As part of the new Heart of Walker development, plans have recently been unveiled to open a new state-of-the-art primary school on a site next door to the redeveloped Lightfoot Centre, where the old Wharrier Street Primary School was. The £7.5m project merged Wharrier Street and St Anthony's Primary Schools in Autumn 2012 to create the new Central Walker Church of England Primary.

Plans for the area's regeneration were approved by the then Secretary of State for Communities and Local Government, Ruth Kelly.

In August 2018 it was announced that two high-rise blocks, Titan House and Hexham House were to be demolished. The flats and neighbouring Church Walk shopping centre will be replaced by a new housing development and shops.

==Notable people==
Cheryl Cole, singer, born on 30 June 1983, lived in Walker and Heaton, attending Walker Comprehensive School, Middle Street, before she found fame with Girls Aloud.

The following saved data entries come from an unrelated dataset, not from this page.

`src/rtl/fetch_pkg.sv`:
```
// Shared constants and types for the fetch stage.
//   VEC_*      : PC values loaded on reset / interrupt / exception entry
//   INSTR_NOP  : bubble instruction word placed in IF/ID on flush and reset
//   REG_K0     : register that receives the exception return address
//   sel_t      : next-PC source select
package fetch_pkg;

  localparam int unsigned XLEN  = 32;
  localparam int unsigned REG_W = 5;

  localparam logic [XLEN-1:0]  VEC_RESET = 32'h8000_0000;
  localparam logic [XLEN-1:0]  VEC_IRQ   = 32'h8000_0004;
  localparam logic [XLEN-1:0]  VEC_EXC   = 32'h8000_0008;
  localparam logic [XLEN-1:0]  INSTR_NOP = 32'h0000_0000;
  localparam logic [REG_W-1:0] REG_K0    = 5'd26;

  typedef enum logic [2:0] {
    SEL_SEQ   = 3'd0,
    SEL_REDIR = 3'd1,
    SEL_IRQ   = 3'd2,
    SEL_EXC   = 3'd3,
    SEL_HOLD  = 3'd4
  } sel_t;

endpackage

```
`src/rtl/fetch_irq_sync.sv`:
```
// Two-flop synchroniser for the asynchronous interrupt level.
// Used by instruction_fetch only when FETCH_IRQ_SYNC_EN is defined.
// Ports:
//   clk       in  1  clock
//   reset     in  1  synchronous active-low reset, clears both flops
//   irq_in    in  1  raw interrupt level
//   irq_sync  out 1  interrupt level after two clk stages
module fetch_irq_sync (
  input  logic clk,
  input  logic reset,
  input  logic irq_in,
  output logic irq_sync
);

  logic meta;

  always_ff @(posedge clk) begin
    if (!reset) begin
      meta     <= 1'b0;
      irq_sync <= 1'b0;
    end else begin
      meta     <= irq_in;
      irq_sync <= meta;
    end
  end

endmodule

```
`src/rtl/instruction_fetch.sv`:
```
// Program counter and IF/ID register in front of the instruction ROM.
// Next PC is chosen from exception, interrupt, redirect, stall-hold or
// sequential sources; PC[31] is the supervisor bit.
// Config macro: FETCH_IRQ_SYNC_EN (irq passes a two-flop synchroniser).
// Ports:
//   clk, reset (sync, active-low)
//   stall, redir_valid/redir_pc, exc_valid/exc_pc, irq   : control inputs
//   rom_addr (= pc), rom_data                            : ROM interface
//   id_instr, id_pc, id_pc4, id_valid                    : IF/ID register
//   epc_we, epc                                          : $k0 write-back
import fetch_pkg::*;

module instruction_fetch #(
  parameter logic [31:0] RESET_VEC = VEC_RESET,
  parameter logic [31:0] IRQ_VEC   = VEC_IRQ,
  parameter logic [31:0] EXC_VEC   = VEC_EXC
) (
  input  logic        clk,
  input  logic        reset,
  input  logic        stall,
  input  logic        redir_valid,
  input  logic [31:0] redir_pc,
  input  logic        exc_valid,
  input  logic [31:0] exc_pc,
  input  logic        irq,
  output logic [31:0] rom_addr,
  input  logic [31:0] rom_data,
  output logic [31:0] id_instr,
  output logic [31:0] id_pc,
  output logic [31:0] id_pc4,
  output logic        id_valid,
  output logic        epc_we,
  output logic [31:0] epc
);

  logic [XLEN-1:0] pc;
  logic [XLEN-1:0] pc_plus4;
  logic [XLEN-1:0] pc_nxt;
  logic            irq_s;
  logic            irq_take;
  sel_t            sel;

`ifdef FETCH_IRQ_SYNC_EN
  fetch_irq_sync u_irq_sync (
    .clk      (clk),
    .reset    (reset),
    .irq_in   (irq),
    .irq_sync (irq_s)
  );
`else
  assign irq_s = irq;
`endif

  assign rom_addr = pc;
  assign pc_plus4 = pc + 32'd4;

  // Interrupts only in user mode, and deferred behind stall/redirect/exception.
  assign irq_take = irq_s & ~pc[31] & ~redir_valid & ~stall & ~exc_valid;

  // Next-PC source priority.
  always_comb begin
    sel = SEL_SEQ;
    if (exc_valid)        sel = SEL_EXC;
    else if (irq_take)    sel = SEL_IRQ;
    else if (redir_valid) sel = SEL_REDIR;
    else if (stall)       sel = SEL_HOLD;
  end

  // Redirect may drop the supervisor bit but never raise it.
  always_comb begin
    pc_nxt = pc_plus4;
    case (sel)
      SEL_EXC:   pc_nxt = EXC_VEC;
      SEL_IRQ:   pc_nxt = IRQ_VEC;
      SEL_REDIR: pc_nxt = {pc[31] & redir_pc[31], redir_pc[30:0]};
      SEL_HOLD:  pc_nxt = pc;
      default:   pc_nxt = pc_plus4;
    endcase
  end

  // PC, IF/ID and EPC registers.
  always_ff @(posedge clk) begin
    if (!reset) begin
      pc       <= RESET_VEC;
      id_instr <= INSTR_NOP;
      id_pc    <= '0;
      id_pc4   <= '0;
      id_valid <= 1'b0;
      epc_we   <= 1'b0;
      epc      <= '0;
    end else begin
      pc     <= pc_nxt;
      epc_we <= 1'b0;
      case (sel)
        SEL_EXC: begin
          epc      <= exc_pc + 32'd4;
          epc_we   <= 1'b1;
          id_instr <= INSTR_NOP;
          id_valid <= 1'b0;
        end
        SEL_IRQ: begin
          epc      <= pc;
          epc_we   <= 1'b1;
          id_instr <= INSTR_NOP;
          id_valid <= 1'b0;
        end
        SEL_REDIR: begin
          id_instr <= INSTR_NOP;
          id_valid <= 1'b0;
        end
        SEL_HOLD: ;
        default: begin
          id_instr <= rom_data;
          id_pc    <= pc;
          id_pc4   <= pc_plus4;
          id_valid <= 1'b1;
        end
      endcase
    end
  end

endmodule

```
**src/rtl/serial_adder.sv**
```systemverilog
// serial_adder: bit-serial adder, one sum bit per clock, LSB first.
// Operands a, b and cin are taken through an in_valid/in_ready handshake.
// The WIDTH-bit sum and the carry-out are offered through out_valid/out_ready.
// Ports:
//   clk, rst_n           clock, asynchronous active-low reset
//   in_valid, in_ready   operand handshake (in_ready high only in IDLE)
//   a, b, cin            operands and carry-in
//   out_valid, out_ready result handshake (out_valid high only in DONE)
//   sum, cout            (a+b+cin) mod 2^WIDTH and bit WIDTH of a+b+cin
//   busy                 high while an operation is in flight (RUN or DONE)
module serial_adder #(
  parameter int unsigned WIDTH = 8
) (
  input  logic             clk,
  input  logic             rst_n,
  input  logic             in_valid,
  output logic             in_ready,
  input  logic [WIDTH-1:0] a,
  input  logic [WIDTH-1:0] b,
  input  logic             cin,
  output logic             out_valid,
  input  logic             out_ready,
  output logic [WIDTH-1:0] sum,
  output logic             cout,
  output logic             busy
);

  localparam int unsigned      CNT_W    = (WIDTH > 1) ? $clog2(WIDTH) : 1;
  localparam logic [CNT_W-1:0] CNT_LAST = CNT_W'(WIDTH - 1);

  typedef enum logic [1:0] {
    S_IDLE = 2'd0,
    S_RUN  = 2'd1,
    S_DONE = 2'd2
  } state_t;

  state_t           r_state;
  state_t           w_state_nxt;
  logic [WIDTH-1:0] r_sa;
  logic [WIDTH-1:0] r_sb;
  logic [WIDTH-1:0] r_ss;
  logic             r_c;
  logic [CNT_W-1:0] r_cnt;

  logic w_ha0_s;
  logic w_ha0_c;
  logic w_ha1_s;
  logic w_ha1_c;
  logic w_carry_nxt;
  logic w_accept;
  logic w_run;

  // State register
  always_ff @(posedge clk or negedge rst_n) begin
    if (!rst_n) begin
      r_state <= S_IDLE;
    end else begin
      r_state <= w_state_nxt;
    end
  end

  // Next-state logic; DONE is entered on the same edge that consumes the MSB
  always_comb begin
    w_state_nxt = r_state;
    case (r_state)
      S_IDLE:  if (in_valid)           w_state_nxt = S_RUN;
      S_RUN:   if (r_cnt == CNT_LAST) w_state_nxt = S_DONE;
      S_DONE:  if (out_ready)          w_state_nxt = S_IDLE;
      default:                         w_state_nxt = S_IDLE;
    endcase
  end

  // Handshake outputs decoded straight from the state register
  always_comb begin
    in_ready  = 1'b0;
    out_valid = 1'b0;
    busy      = 1'b1;
    case (r_state)
      S_IDLE: begin
        in_ready = 1'b1;
        busy     = 1'b0;
      end
      S_DONE:  out_valid = 1'b1;
      default: ;
    endcase
  end

  // Two cascaded half adders form one full-adder bit slice
  assign w_ha0_s     = r_sa[0] ^ r_sb[0];
  assign w_ha0_c     = r_sa[0] & r_sb[0];
  assign w_ha1_s     = w_ha0_s ^ r_c;
  assign w_ha1_c     = w_ha0_s & r_c;
  assign w_carry_nxt = w_ha0_c | w_ha1_c;

  assign w_accept = (r_state == S_IDLE) && in_valid;
  assign w_run    = (r_state == S_RUN);

  // Operand capture and serial datapath; sum bits enter at the MSB end
  always_ff @(posedge clk or negedge rst_n) begin
    if (!rst_n) begin
      r_sa  <= '0;
      r_sb  <= '0;
      r_ss  <= '0;
      r_c   <= 1'b0;
      r_cnt <= '0;
    end else if (w_accept) begin
      r_sa  <= a;
      r_sb  <= b;
      r_c   <= cin;
      r_cnt <= '0;
    end else if (w_run) begin
      r_sa  <= r_sa >> 1;
      r_sb  <= r_sb >> 1;
      r_ss  <= {w_ha1_s, r_ss[WIDTH-1:1]};
      r_c   <= w_carry_nxt;
      r_cnt <= r_cnt + CNT_W'(1);
    end
  end

  assign sum  = r_ss;
  assign cout = r_c;

endmodule
```
**config.mk**
```make
export PLATFORM = sky130hd
export DESIGN_NAME = serial_adder
export DESIGN_NICKNAME = d
export VERILOG_FILES = /design/src/rtl/serial_adder.sv
export SDC_FILE = /design/constraint.sdc
export NUM_CORES = 1
export LEC_CHECK = 0
export CAP_MARGIN = 0
export CORE_MARGIN = 4
export CORE_UTILIZATION = 43
export DETAILED_ROUTE_END_ITERATION = 8
export PLACE_DENSITY = 0.74
export SYNTH_ARGS = -nofsm -noshare
export SYNTH_HDL_FRONTEND = slang
export SYNTH_SLANG_ARGS = --single-unit
```
**constraint.sdc**
```tcl
create_clock -name clk -period 1.1 [get_ports clk]
set_input_delay 0.11 -clock clk [delete_from_list [all_inputs] [get_ports clk]]
set_output_delay 0.11 -clock clk [all_outputs]
set_load 0.05 [all_outputs]
```
==> metrics.md <==
| Metric | Value |
|---|---|
| Post-layout net count | 216 |
| Simple-gate portion of the synthesized area | 0.133 |
| Flip-flop and latch count after synthesis | 30 |
| Buffers from clock root to sink, at most | 2 |
| Number of antenna violations at the first check in global routing | 0 |
| Pwr/cell area | 3110 nW/um^2 |
| Die area | 4100 um^2 |
| Antenna Violating Nets Remaining | 0 |
| Area taken by flip-flops and latches | 754 um^2 |
| Final RePlAce weighted congestion | 0.809 |
| Final worst path period need | 1.37 ns |
| Via density per instance | 5.52 |
| Core outline area | 3030 um^2 |
| Unrepaired setup endpoints after global routing | true |
| Max H-tree Level | 2 |
| Setup Skew | 0.00995 ns |
| Root buffer selected by CTS | clkbuf_4 |
| RR Startpoint | r_state[1]$_DFFE_PN0P_ |
| Initial drt markers | 69 |
| Detailed placer's ending HPWL | 2480 um |
| Critical Path Fanout Max | 3 |
| Maximum capacitance violations | 0 |
| Filler Cell Count | 182 |
| Number of placed I/O pins | 33 |
| Leakage | 0.996 nW |
| Highest attainable clock frequency | 0.728 GHz |
| Clock slew at reported path FFs | 0.09 ns |
| Area added between synthesis and finish | 71.8% |
| Via count | 1309 |
| Switching portion of total power | 0.414 |
| Total routing resource utilization after global routing | 0.197 |
| Xor and xnor area share after synthesis | 0 |
| Number of endpoints failing setup at the final stage | 33 |
| Family with the most delay on the worst path | flip-flops |
| Fraction of the yosys area taken by sequential cells | 0.556 |
| Height of the chip | 64.0 um |
| Portion of total power attributed to the clock network | 0.114 |
| Net switching power | 2.98 mW |
| Worst voltage drop across the vdd grid | 1.73 mV |
| Ratio of cells with drive above 1 in the final layout | 0.425 |
| Compound-gate portion of the synthesized area | 0.224 |
| Setup crit end kind | output pin |
| Worst-path cell chain | buf_6 -> nor2_4 -> inv_2 -> buf_12 |
| Leading cell types by total area after synthesis | dfrtp_1 56%, o22ai_1 12%, nand2_1 7.8%, a21oi_1 4.8%, buf_2 2.2% |
| Syn Std Cell Area | 1350 um^2 |
| CP Buf/Inv Count | 3 |
| Count of input and output buffers | 32 |
| Sort of element at the start of the critical path | register |
| Number of global-route vias before repair | 1308 |
| Run status | finished, violations left |
| Wire length of the first global-routing pass | 6150 um |
| Sum of negative setup slack | -4.06 ns |
| Final global-route overflow total | 0 |
| Fin cells | 237 |
| Number of max-slew violations in the final report | 0 |
| Number of antenna repair diodes | 0 |
| TritonCTS clock tree | built |
| Data arrival, critical path | 1.26 ns |
| Multi-input logic area | 711 um^2 |
| Mapped Nets | 160 |
| Mean instance size in the synthesized netlist | 9.93 um^2 |
| Power Internal | 4.23 mW |
| Combinational family with the most area after synthesis | compound AO/OA/AOI/OAI gates |
| Post-Synth Adder-Cell Area | 0.0334 |
| Source-to-sink clock delay at the later pin of the worst-skew pair | 0.34 ns |
| Pin count of the biggest net entering global routing | 31 |
| Yosys Warn Count | 0 |
| Dominant cell type by area after synthesis | dfrtp_1 |
| Period Utilization, post-route | 1.25 |
| Sequential share of power | 0.297 |
| Std cell rows | 20 |
| Cell with the biggest individual delay on the critical path | dfrtp_2 |
| Total iterations of the first detailed-routing run | 4 |
| Violated checks | negative setup slack |
| Setup WS post-layout | -0.274 ns |
| Count of clock tree sinks | 30 |
| Number of library cell types mapped by synthesis | 25 |
| Initial Utilization | 0.446 |
| Transition time at the pin with the least slew margin | 0.424 ns |
| Combinational share of power | 0.589 |
| Start point of the critical path | r_state[1]$_DFFE_PN0P_ |
| Largest incremental delay on the critical path | 0.44 ns |
| Area share of the leading cell type in the synthesized netlist | 0.556 |
| Final core occ | 0.766 |
| Worst-case headroom to the max-slew limit | 0.717 |
| Placed Cells incl. Taps | 220 |
| Average detailed-routed wire length per instance | 16.6 um |
| Width of the die | 64.0 um |
| Post-Syn Instances | 136 |
| Total CTS buffers | 5 |
| Number of endpoints with negative hold slack in the final report | 0 |
| HP Class | input pin to asynchronous set/reset pin |
| DRC errors left | 0 |
| Critical path required time | 0.99 ns |
| Post-detailed-routing wire length | 3930 um |
| Portion of netlist area occupied by mux cells | 0 |
| Category of the critical setup timing path | register to output pin |
sequential cells by signal, summed over array words and instances (netlist names):
register and cells:
r_sa 8, r_sb 8, sum 8, r_cnt 3, r_state 2, cout 1
final timing paths:
kind / endpoint / slack [ns] / cells after the start
setup / recovery: busy / -0.27 / 4
hold / removal: sum[0]$_DFFE_PN0P_ / 0.12 / 2
setup reg to reg: r_state[1]$_DFFE_PN0P_ / -0.22 / 5
hold reg to reg: r_cnt[1]$_DFFE_PN0P_ / 0.53 / 1
max in group asynchronous: r_state[0]$_DFFE_PN0P_ / 0.80 / 2
min in group clk: r_sb[7]$_DFFE_PN0P_ / 0.31 / 3
cell type report:
| type | count | area share |
|---|---|---|
| inverters | 4 | 0.00917 |
| repair buffers | 58 | 0.302 |
| multi-input cells | 93 | 0.306 |
| clock buffers | 8 | 0.0340 |
| flip-flops and latches | 30 | 0.325 |
| well taps | 44 | 0.0237 |
repair_timing:
item                       CTS  global route
setup buffers                6             3
gates resized for setup     28            14
setup endpoints to repair   26            33
pin swaps                    7             9
hold buffers                 0             0
synthesized netlist by cell type:
cell,count
nand2_1,28
a2bb2oi_1,2
nor2b_2,1
dfrtp_1,30
nor2_2,1
o22ai_1,25
o31ai_1,1
inv_1,3
o21ai_1,2
or2_1,1
o21ai_0,2
inv_2,1
buf_4,2
o221a_1,1
a22o_1,2
nor2_1,4
nand2b_1,4
nand3b_1,1
fa_1,1
a22oi_1,1
buf_6,1
buf_2,6
nor2b_1,1
ha_1,2
a21oi_1,13
cells by family after synthesis:
logic type      Yosys count
simple gates             41
flops                    30
compound gates           49
buf+inv                  13
fa+ha+maj                 3
per-stage QoR:
stage | setup WS (ns) | total power, mW | area [um^2] | hold slack [ns]
6_report | -0.274 | 7.20 | 2320 | 0.119
5_1_grt | -0.318 | 7.62 | 2320 | 0.124
4_1_cts | -0.280 | 6.86 | 2230 | 0.124
3_5_place_dp | -0.316 | 5.59 | 1980 | 0.488
3_3_place_gp | -0.248 | 5.41 | 1980 | 0.492
2_1_floorplan | -0.130 | 3.98 | 1390 | -0.186
per-layer routing:
layer  wire [um]  part of all wire  vias up  global-route usage
li1            -                 -      604                   -
met1        1590              0.40      646               0.222
met2        2020              0.51       47               0.348
met3         209             0.053       12              0.0475
met4         114             0.029        0              0.0916
met5           0                 0        -                   0
power groups by stage:
stage,logic [mW],registers (mW),clock network (mW)
2_1_floorplan,1.55,2.43,0
3_3_place_gp,3.35,2.06,0
3_5_place_dp,3.49,2.10,0
4_1_cts,3.93,2.10,0.828
5_1_grt,4.54,2.19,0.883
6_report,4.24,2.14,0.824
placed cells by master (no fill, tap or decap), types with 2 or more instances in the layout:
master,Yosys,routed
buf_4,2,16
o21ai_1,2,2
a21oi_2,0,4
o22ai_2,0,7
o21ai_0,2,2
nand2b_4,0,4
nor2_4,0,4
o22ai_1,25,17
buf_6,1,7
clkbuf_4,0,5
a2bb2oi_2,0,2
buf_12,0,15
dfrtp_1,30,27
a22o_1,2,2
nand2_1,28,27
clkbuf_8,0,3
a21oi_1,13,9
dfrtp_2,0,3
clkdlybuf4s50_1,0,20
No activity file was read; power rests on OpenSTA's default activity.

Walker is the birthplace of Eric Burdon, lead singer of The Animals, who later recorded with War at the beginning of that band's career. The Animals recorded a song called "Gonna Send You Back to Walker", a repurposed version of a song by American R&B singer Timmy Shaw, "Gonna Send You Back to Georgia (A City Slick)".

Another Walkerite, the author, journalist and broadcaster Keith Topping, titled one of the chapters in his novel The Hollow Men, The St. Anthony's Chinese Takeaway Massacre. The novelist is co author on Dr Who: The Hollow Men (1998) with Martin Day.

FA Cup-winning Newcastle United defender, Charlie Crowe, was born in Walker.The former Newcastle United striker Shola Ameobi grew up in Walker, where he played for Walker Central F.C.; which was launched in 1988 by the Wallsend-born former Newcastle United footballer Lee Clark, and ex-club scout Brian Clark (no relation).

Stan Anderson, rugby union player who made one Test match appearance for England in the 1899 Home Nations Championship.

David MacBeth, an English pop music singer was born in Walker. Despite releasing a string of singles on three record labels between 1959 and 1969, MacBeth's only chart success was with his version of "Mr. Blue", which peaked at number 18 in the UK Singles Chart. MacBeth took part in the 1963 Roy Orbison/The Beatles Tour.

Geordie Shore stars Marty McKenna and Chantelle Conelly are both also from Walker.